Original topic: 相同的zstd 的压缩格式下 + 相同的数据量,在设置了TIFLASH的情况下,为什么TIDB的压缩大小是其他zstd格式的库接近两倍的大小?

| username: 卡卡其其

[TiDB Usage Environment] Production Environment
[TiDB Version] 6.5.0
[Reproduction Path]

  1. Import data into TiDB using zstd compression format, 600 million records close to 600GB, the table is set with TiFlash.
    Removing TiFlash results in the same size, no change.

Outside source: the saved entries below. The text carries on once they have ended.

File: src/rtl/alu_seq_if.sv
// Request and register-file bus bundle for the alu_seq sequencer.
// master: the sequencer side; slave: requester plus register file side.
interface alu_seq_if #(parameter int W = 8);
  logic         start;
  logic [3:0]   op;
  logic [1:0]   dst;
  logic [1:0]   src;
  logic [W-1:0] p;
  logic [W-1:0] fod;
  logic [W-1:0] d;
  logic         as, bs, cs, ds, fs;
  logic         re, we;
  logic         busy;
  logic         done;

  modport master (
    input  start, op, dst, src, p, fod,
    output d, as, bs, cs, ds, fs, re, we, busy, done
  );

  modport slave (
    output start, op, dst, src, p, fod,
    input  d, as, bs, cs, ds, fs, re, we, busy, done
  );
endinterface

File: src/rtl/alu_seq.sv
// Multi-cycle ALU sequencer mastering the 8-bit register file (a,b,c,d,f).
// Define ALU_CARRY_IN_EN to enable ADC/SBC (opcodes 8/9); otherwise they run as NOP.
module alu_seq (
  input  logic        clk,
  input  logic        rst,
  alu_seq_if.master   bus
);
  localparam int W = 8;

  localparam logic [3:0] OP_ADD = 4'd0;
  localparam logic [3:0] OP_SUB = 4'd1;
  localparam logic [3:0] OP_AND = 4'd2;
  localparam logic [3:0] OP_OR  = 4'd3;
  localparam logic [3:0] OP_XOR = 4'd4;
  localparam logic [3:0] OP_INC = 4'd5;
  localparam logic [3:0] OP_DEC = 4'd6;
  localparam logic [3:0] OP_MOV = 4'd7;
  localparam logic [3:0] OP_ADC = 4'd8;
  localparam logic [3:0] OP_SBC = 4'd9;

  typedef enum logic [2:0] {IDLE, RDA, RDB, EXEC, WRR, WRF, NOP} state_t;

  state_t       state, nxt;
  logic [3:0]   op_q;
  logic [1:0]   dst_q, src_q;
  logic [W-1:0] a_q, b_q, r_q, f_q;
  logic [W-1:0] r_n, f_n;
  logic         done_q;
  logic         reserved;
  logic         accept;
  logic [3:0]   sel_dst, sel_src;

  logic unused_fod;
  assign unused_fod = ^{bus.fod[7:4], bus.fod[2:1]};

`ifdef ALU_CARRY_IN_EN
  assign reserved = (bus.op > OP_SBC);
`else
  assign reserved = (bus.op > OP_MOV);
`endif

  assign accept  = (state == IDLE) && bus.start;
  assign sel_dst = 4'b0001 << dst_q;
  assign sel_src = 4'b0001 << src_q;

  always_ff @(posedge clk) begin
    if (rst) begin
      state  <= IDLE;
      done_q <= 1'b0;
    end else begin
      state  <= nxt;
      done_q <= (state == WRF) || (state == NOP);
    end
  end

  always_ff @(posedge clk) begin
    if (rst) begin
      op_q  <= '0;
      dst_q <= '0;
      src_q <= '0;
      a_q   <= '0;
      b_q   <= '0;
      r_q   <= '0;
      f_q   <= '0;
    end else begin
      if (accept) begin
        op_q  <= bus.op;
        dst_q <= bus.dst;
        src_q <= bus.src;
      end
      if (state == RDA)  a_q <= bus.p;
      if (state == RDB)  b_q <= bus.p;
      if (state == EXEC) begin
        r_q <= r_n;
        f_q <= f_n;
      end
    end
  end

  always_comb begin
    nxt = state;
    case (state)
      IDLE: if (bus.start) begin
        if (reserved)             nxt = NOP;
        else if (bus.op == OP_MOV) nxt = RDB;
        else                       nxt = RDA;
      end
      RDA:     nxt = (op_q == OP_INC || op_q == OP_DEC) ? EXEC : RDB;
      RDB:     nxt = EXEC;
      EXEC:    nxt = WRR;
      WRR:     nxt = WRF;
      WRF:     nxt = IDLE;
      NOP:     nxt = IDLE;
      default: nxt = IDLE;
    endcase
  end

  always_comb begin
    bus.d    = '0;
    bus.as   = 1'b0;
    bus.bs   = 1'b0;
    bus.cs   = 1'b0;
    bus.ds   = 1'b0;
    bus.fs   = 1'b0;
    bus.re   = 1'b0;
    bus.we   = 1'b0;
    bus.busy = (state != IDLE);
    bus.done = done_q;
    case (state)
      RDA: begin
        bus.re = 1'b1;
        {bus.ds, bus.cs, bus.bs, bus.as} = sel_dst;
      end
      RDB: begin
        bus.re = 1'b1;
        {bus.ds, bus.cs, bus.bs, bus.as} = sel_src;
      end
      WRR: begin
        bus.we = 1'b1;
        bus.d  = r_q;
        {bus.ds, bus.cs, bus.bs, bus.as} = sel_dst;
      end
      WRF: begin
        bus.we = 1'b1;
        bus.fs = 1'b1;
        bus.d  = f_q;
      end
      default: ;
    endcase
  end

  // 9-bit datapath: bit 8 is carry for additions and borrow for subtractions.
  always_comb begin
    logic [W:0] sum;
    logic       c, v;
    sum = '0;
    r_n = a_q;
    c   = bus.fod[0];
    v   = bus.fod[3];
    case (op_q)
      OP_ADD: begin
        sum = {1'b0, a_q} + {1'b0, b_q};
        r_n = sum[W-1:0];
        c   = sum[W];
        v   = (a_q[W-1] == b_q[W-1]) && (r_n[W-1] != a_q[W-1]);
      end
      OP_SUB: begin
        sum = {1'b0, a_q} - {1'b0, b_q};
        r_n = sum[W-1:0];
        c   = sum[W];
        v   = (a_q[W-1] != b_q[W-1]) && (r_n[W-1] != a_q[W-1]);
      end
      OP_AND: begin r_n = a_q & b_q; c = 1'b0; v = 1'b0; end
      OP_OR:  begin r_n = a_q | b_q; c = 1'b0; v = 1'b0; end
      OP_XOR: begin r_n = a_q ^ b_q; c = 1'b0; v = 1'b0; end
      OP_INC: begin
        sum = {1'b0, a_q} + 9'd1;
        r_n = sum[W-1:0];
        v   = !a_q[W-1] && r_n[W-1];
      end
      OP_DEC: begin
        sum = {1'b0, a_q} - 9'd1;
        r_n = sum[W-1:0];
        v   = a_q[W-1] && !r_n[W-1];
      end
      OP_MOV: r_n = b_q;
`ifdef ALU_CARRY_IN_EN
      OP_ADC: begin
        sum = {1'b0, a_q} + {1'b0, b_q} + {8'b0, bus.fod[0]};
        r_n = sum[W-1:0];
        c   = sum[W];
        v   = (a_q[W-1] == b_q[W-1]) && (r_n[W-1] != a_q[W-1]);
      end
      OP_SBC: begin
        sum = {1'b0, a_q} - {1'b0, b_q} - {8'b0, bus.fod[0]};
        r_n = sum[W-1:0];
        c   = sum[W];
        v   = (a_q[W-1] != b_q[W-1]) && (r_n[W-1] != a_q[W-1]);
      end
`endif
      default: ;
    endcase
    f_n = {4'b0000, v, r_n[W-1], (r_n == '0), c};
  end
endmodule

File: src/flat_wrapper.sv
// flat-port wrapper written by rule: the top's interface ports become plain ports
module alu_seq_flat 
  (clk, rst, bus_start, bus_op, bus_dst, bus_src, bus_p, bus_fod, bus_d, bus_as, bus_bs, bus_cs, bus_ds, bus_fs, bus_re, bus_we, bus_busy, bus_done);
  alu_seq_if bus_i ();
  input  logic clk;
  input  logic rst;
  input wire logic [$bits(bus_i.start)-1:0] bus_start;
  input wire logic [$bits(bus_i.op)-1:0] bus_op;
  input wire logic [$bits(bus_i.dst)-1:0] bus_dst;
  input wire logic [$bits(bus_i.src)-1:0] bus_src;
  input wire logic [$bits(bus_i.p)-1:0] bus_p;
  input wire logic [$bits(bus_i.fod)-1:0] bus_fod;
  output wire logic [$bits(bus_i.d)-1:0] bus_d;
  output wire logic [$bits(bus_i.as)-1:0] bus_as;
  output wire logic [$bits(bus_i.bs)-1:0] bus_bs;
  output wire logic [$bits(bus_i.cs)-1:0] bus_cs;
  output wire logic [$bits(bus_i.ds)-1:0] bus_ds;
  output wire logic [$bits(bus_i.fs)-1:0] bus_fs;
  output wire logic [$bits(bus_i.re)-1:0] bus_re;
  output wire logic [$bits(bus_i.we)-1:0] bus_we;
  output wire logic [$bits(bus_i.busy)-1:0] bus_busy;
  output wire logic [$bits(bus_i.done)-1:0] bus_done;
  assign bus_i.start = bus_start;
  assign bus_i.op = bus_op;
  assign bus_i.dst = bus_dst;
  assign bus_i.src = bus_src;
  assign bus_i.p = bus_p;
  assign bus_i.fod = bus_fod;
  assign bus_d = bus_i.d;
  assign bus_as = bus_i.as;
  assign bus_bs = bus_i.bs;
  assign bus_cs = bus_i.cs;
  assign bus_ds = bus_i.ds;
  assign bus_fs = bus_i.fs;
  assign bus_re = bus_i.re;
  assign bus_we = bus_i.we;
  assign bus_busy = bus_i.busy;
  assign bus_done = bus_i.done;
  alu_seq u_core (.clk(clk), .rst(rst), .bus(bus_i));
endmodule
File: config.mk
export PLATFORM = sky130hd
export DESIGN_NAME = alu_seq_flat
export DESIGN_NICKNAME = d
export VERILOG_FILES = /design/src/rtl/alu_seq_if.sv /design/src/rtl/alu_seq.sv /design/src/flat_wrapper.sv
export SDC_FILE = /design/constraint.sdc
export NUM_CORES = 1
export LEC_CHECK = 0
export ABC_AREA = 1
export ABC_CLOCK_PERIOD_IN_PS = 5470
export CORE_MARGIN = 4
export CORE_UTILIZATION = 55
export DETAILED_ROUTE_END_ITERATION = 7
export PLACE_DENSITY = 0.83
export SKIP_CTS_REPAIR_TIMING = 1
export SLEW_MARGIN = 40
export SYNTH_ARGS = -nofsm -noshare
export SYNTH_HDL_FRONTEND = slang
export SYNTH_SLANG_ARGS = --single-unit
File: constraint.sdc
create_clock -name clk -period 5.47 [get_ports clk]
set_input_delay 0.547 -clock clk [delete_from_list [all_inputs] [get_ports clk]]
set_output_delay 0.547 -clock clk [all_outputs]
set_load 0.1 [all_outputs]
==> impl_metrics.tcl <==
set metrics [dict create \
    insertion_delay_ps 290 \
    p_sw_w 0.00101 \
    dr.pass1.iters 5 \
    grt_max_degree 31 \
    critical_path.cell_chain "nor3_1 -> clkinv_1 -> o31ai_1 -> buf_2" \
    cts_buffers 5 \
    hold_viol 0 \
    synth_top_family_by_area "simple AND/OR/NAND/NOR gates" \
    place.gp.congestion 1.03 \
    rsz0062_at_grt "false" \
    htree_num_levels 2 \
    ys.flop_type "dfxtp_1" \
    power_density_mw_per_mm2 475 \
    fin_setup_tns_ps 0 \
    synth_top_area_share_pct 23.4 \
    slowest_delay_ps 550 \
    synth.largest_area_cell "dfxtp_1" \
    path_max_fanout 19 \
    core_mm2 0.00589 \
    path_class "reg -> out" \
    pwr-share-clk_pct 11.1 \
    seq_power_share_pct 24.4 \
    crit_path_start_kind "flop" \
    slew_headroom_pct 47.9 \
    cp.arrival_ps 2470 \
    syn-instance-count 537 \
    cts_tree "done" \
    dieArea_mm2 0.00737 \
    syn-num-nets 594 \
    antenna_found_initial 0 \
    diodes 0 \
    drive_gt1_share_pct 8.26 \
    async_reset_ff_share_pct 0 \
    cp-end-kind "output port" \
    synth_mux_area_share_pct 0 \
    fin_nets 625 \
    mostFrequentLayoutCell "nand2_1" \
    viasPerCell 5.73 \
    pwr-share-comb_pct 64.6 \
    synth_xor_area_share_pct 0.525 \
    synth-simple-area-share_pct 34.4 \
    status "finished clean" \
    grt_overflow 0 \
    ys_top_cells_by_area "dfxtp_1, nand2_1, ha_1" \
    synth_warnings 0 \
    switching_share_pct 57.4 \
    p_leak_nw 1.77 \
    min_period_over_period_pct 55.1 \
    fin_skew_ps 11.9 \
    grt_pass1_vias 3286 \
    ys_seq_area_share_pct 23.4 \
    start_util_pct 56.7 \
    fmax_mhz 332 \
    root_buffer "clkbuf_8" \
    ys_types 37 \
    synth-adder-area-share_pct 11.7 \
    rrSetupSlack_ps 2820 \
    finalSetupViolCount 0 \
    dpl.hpwl_um 7340 \
    layout_common_cells "nand2_1, inv_1, nand3_1" \
    pin_count 44 \
    fillers 583 \
    port_buffers 37 \
    vdd_drop_max_uv 389 \
    fp.dieH_um 85.9 \
    clkSinkCount 39 \
    fin_crit_ps 3010 \
    vias 3689 \
    max_cap_violations 0 \
    routedWlPerCell_um 14.9 \
    num_rows 28 \
    avgSynthCellArea_um2 6.21 \
    track_usage_pct 26.9 \
    drt-total-wl_um 9630 \
    hold_class "reg -> reg" \
    synth-compound-area-share_pct 18.9 \
    area_delta_synth_final_pct 11.7 \
    worst_pin_slew_ps 780 \
    drc 0 \
    netlist_area_mm2 0.00333 \
    drt_iter0_drc 307 \
    internal-power_w 0.000753 \
    grt_pass1_wl_um 15900 \
    clk_pin_slew_worst_paths_ps 80 \
    cp_slowest_cell "clkinv_1" \
    ys_ff_latch 39 \
    slew_viol_final 0 \
    die-width_um 85.9 \
    required_ps 4920 \
    ant_nets 0 \
    total_power_w 0.00177 \
    synth_edf_count 0 \
    max-clock-path-buffers 2 \
]
## power groups by stage
stage          logic (W)  clock network, W  registers [W]
6_report         0.00114          0.000195       0.000431
5_1_grt          0.00127          0.000211       0.000445
4_1_cts          0.00112          0.000198       0.000428
3_5_place_dp     0.00111                 0       0.000435
3_3_place_gp     0.00111                 0       0.000430
2_1_floorplan   0.000890                 0       0.000414
## routing by layer
layer,global-route usage [%],wire length (µm),vias up
met1,38.3,4410,1686
met3,5.28,751,21
li1,-,-,1825
met2,40.6,4230,157
met4,8.78,225,0
met5,0,0,-
## cell usage after synthesis, drive strengths merged (6+ instances only)
cell and number:
nand3 65, nor2 62, clkbuf 7, buf 6, inv 77, ha 28
nor3 7, o21ai 47, dfxtp 39, nand3b 7, a21oi 49, nand2 117
## worst max-delay path, delay by kind of cell (launching register included)
family | cells | cell delay (ps)
compound gates | 1 | 390
buf+inv | 2 | 1030
flops | 1 | 370
simple gates | 1 | 370
## state kept, by name, summed over array words and instances, names as in the netlist
signal,flops
u_core.r_q,7
u_core.src_q,2
u_core.state,3
u_core.a_q,8
u_core.f_q,4
u_core.dst_q,2
u_core.bus.done,1
u_core.b_q,8
u_core.op_q,4
## per-stage QoR
step                std cells  area (µm²)  setup slack [ps]  hold WS (ps)  utilization [%]
finish                    644        3720              2460           467             63.3
global route              644        3720              2290           503             63.3
CTS                       644        3720              2440           466             63.2
detailed placement        636        3640              2780           452             61.8
global placement          636        3720              2180           453             63.2
floorplan                 537        3330               760           431                -
## cell type report
cell class / count / area (µm²) / area share (%)
inverter: 78 / 293 / 7.86
clock inverter: 2 / 12.5 / 0.336
multi-input combinational: 407 / 2190 / 58.7
timing repair buffer: 37 / 285 / 7.66
sequential: 39 / 781 / 21.0
tap: 75 / 93.8 / 2.52
clock buffer: 6 / 72.6 / 1.95
## final timing paths
path / startpoint / end / cells past startpoint
setup / recovery: u_core.state[2] / bus_cs / 4
setup reg to reg: u_core.a_q[2] / u_core.f_q[1] / 13
hold / removal: u_core.r_q[0] / u_core.r_q[0] / 2
hold reg to reg: u_core.r_q[0] / u_core.r_q[0] / 2
## kinds of logic (layout without fill, tap and decap cells)
family,Yosys count,count (layout)
adder cells (fa/ha/maj),30,30
AO/OA/AOI/OAI,113,113
buffers and inverters,91,123
flip-flops,39,39
XOR/XNOR,2,2
AND/OR/NAND/NOR,262,262
No activity file was read; power rests on OpenSTA's default activity.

  2. What is the command to check the total size of a table in TiKV and TiFlash? If I want to estimate the size of the table in TiKV, can I roughly calculate the size of TiKV and TiFlash separately by dividing the total size by 2?
    [Encountered Problem: Problem Phenomenon and Impact]
    [Resource Configuration]
    [Attachment: Screenshot/Log/Monitoring]

[Used Command]
select ‘tidb_ct’, count(1) as data
from ods_global.ods_g3_dbo_subfhd
union all
select ‘ods_g3_dbo_subfhd’ as tidb_ct, concat(round(sum(data_length / 1024 / 1024 / 1024), 2), ‘GB’) as data
from information_schema.tables
where table_schema = ‘ods_global’
and TABLE_NAME = ‘ods_g3_dbo_subfhd’;

| username: tidb菜鸟一只 | Original post link

TiKV has replicas, how many replicas did you set?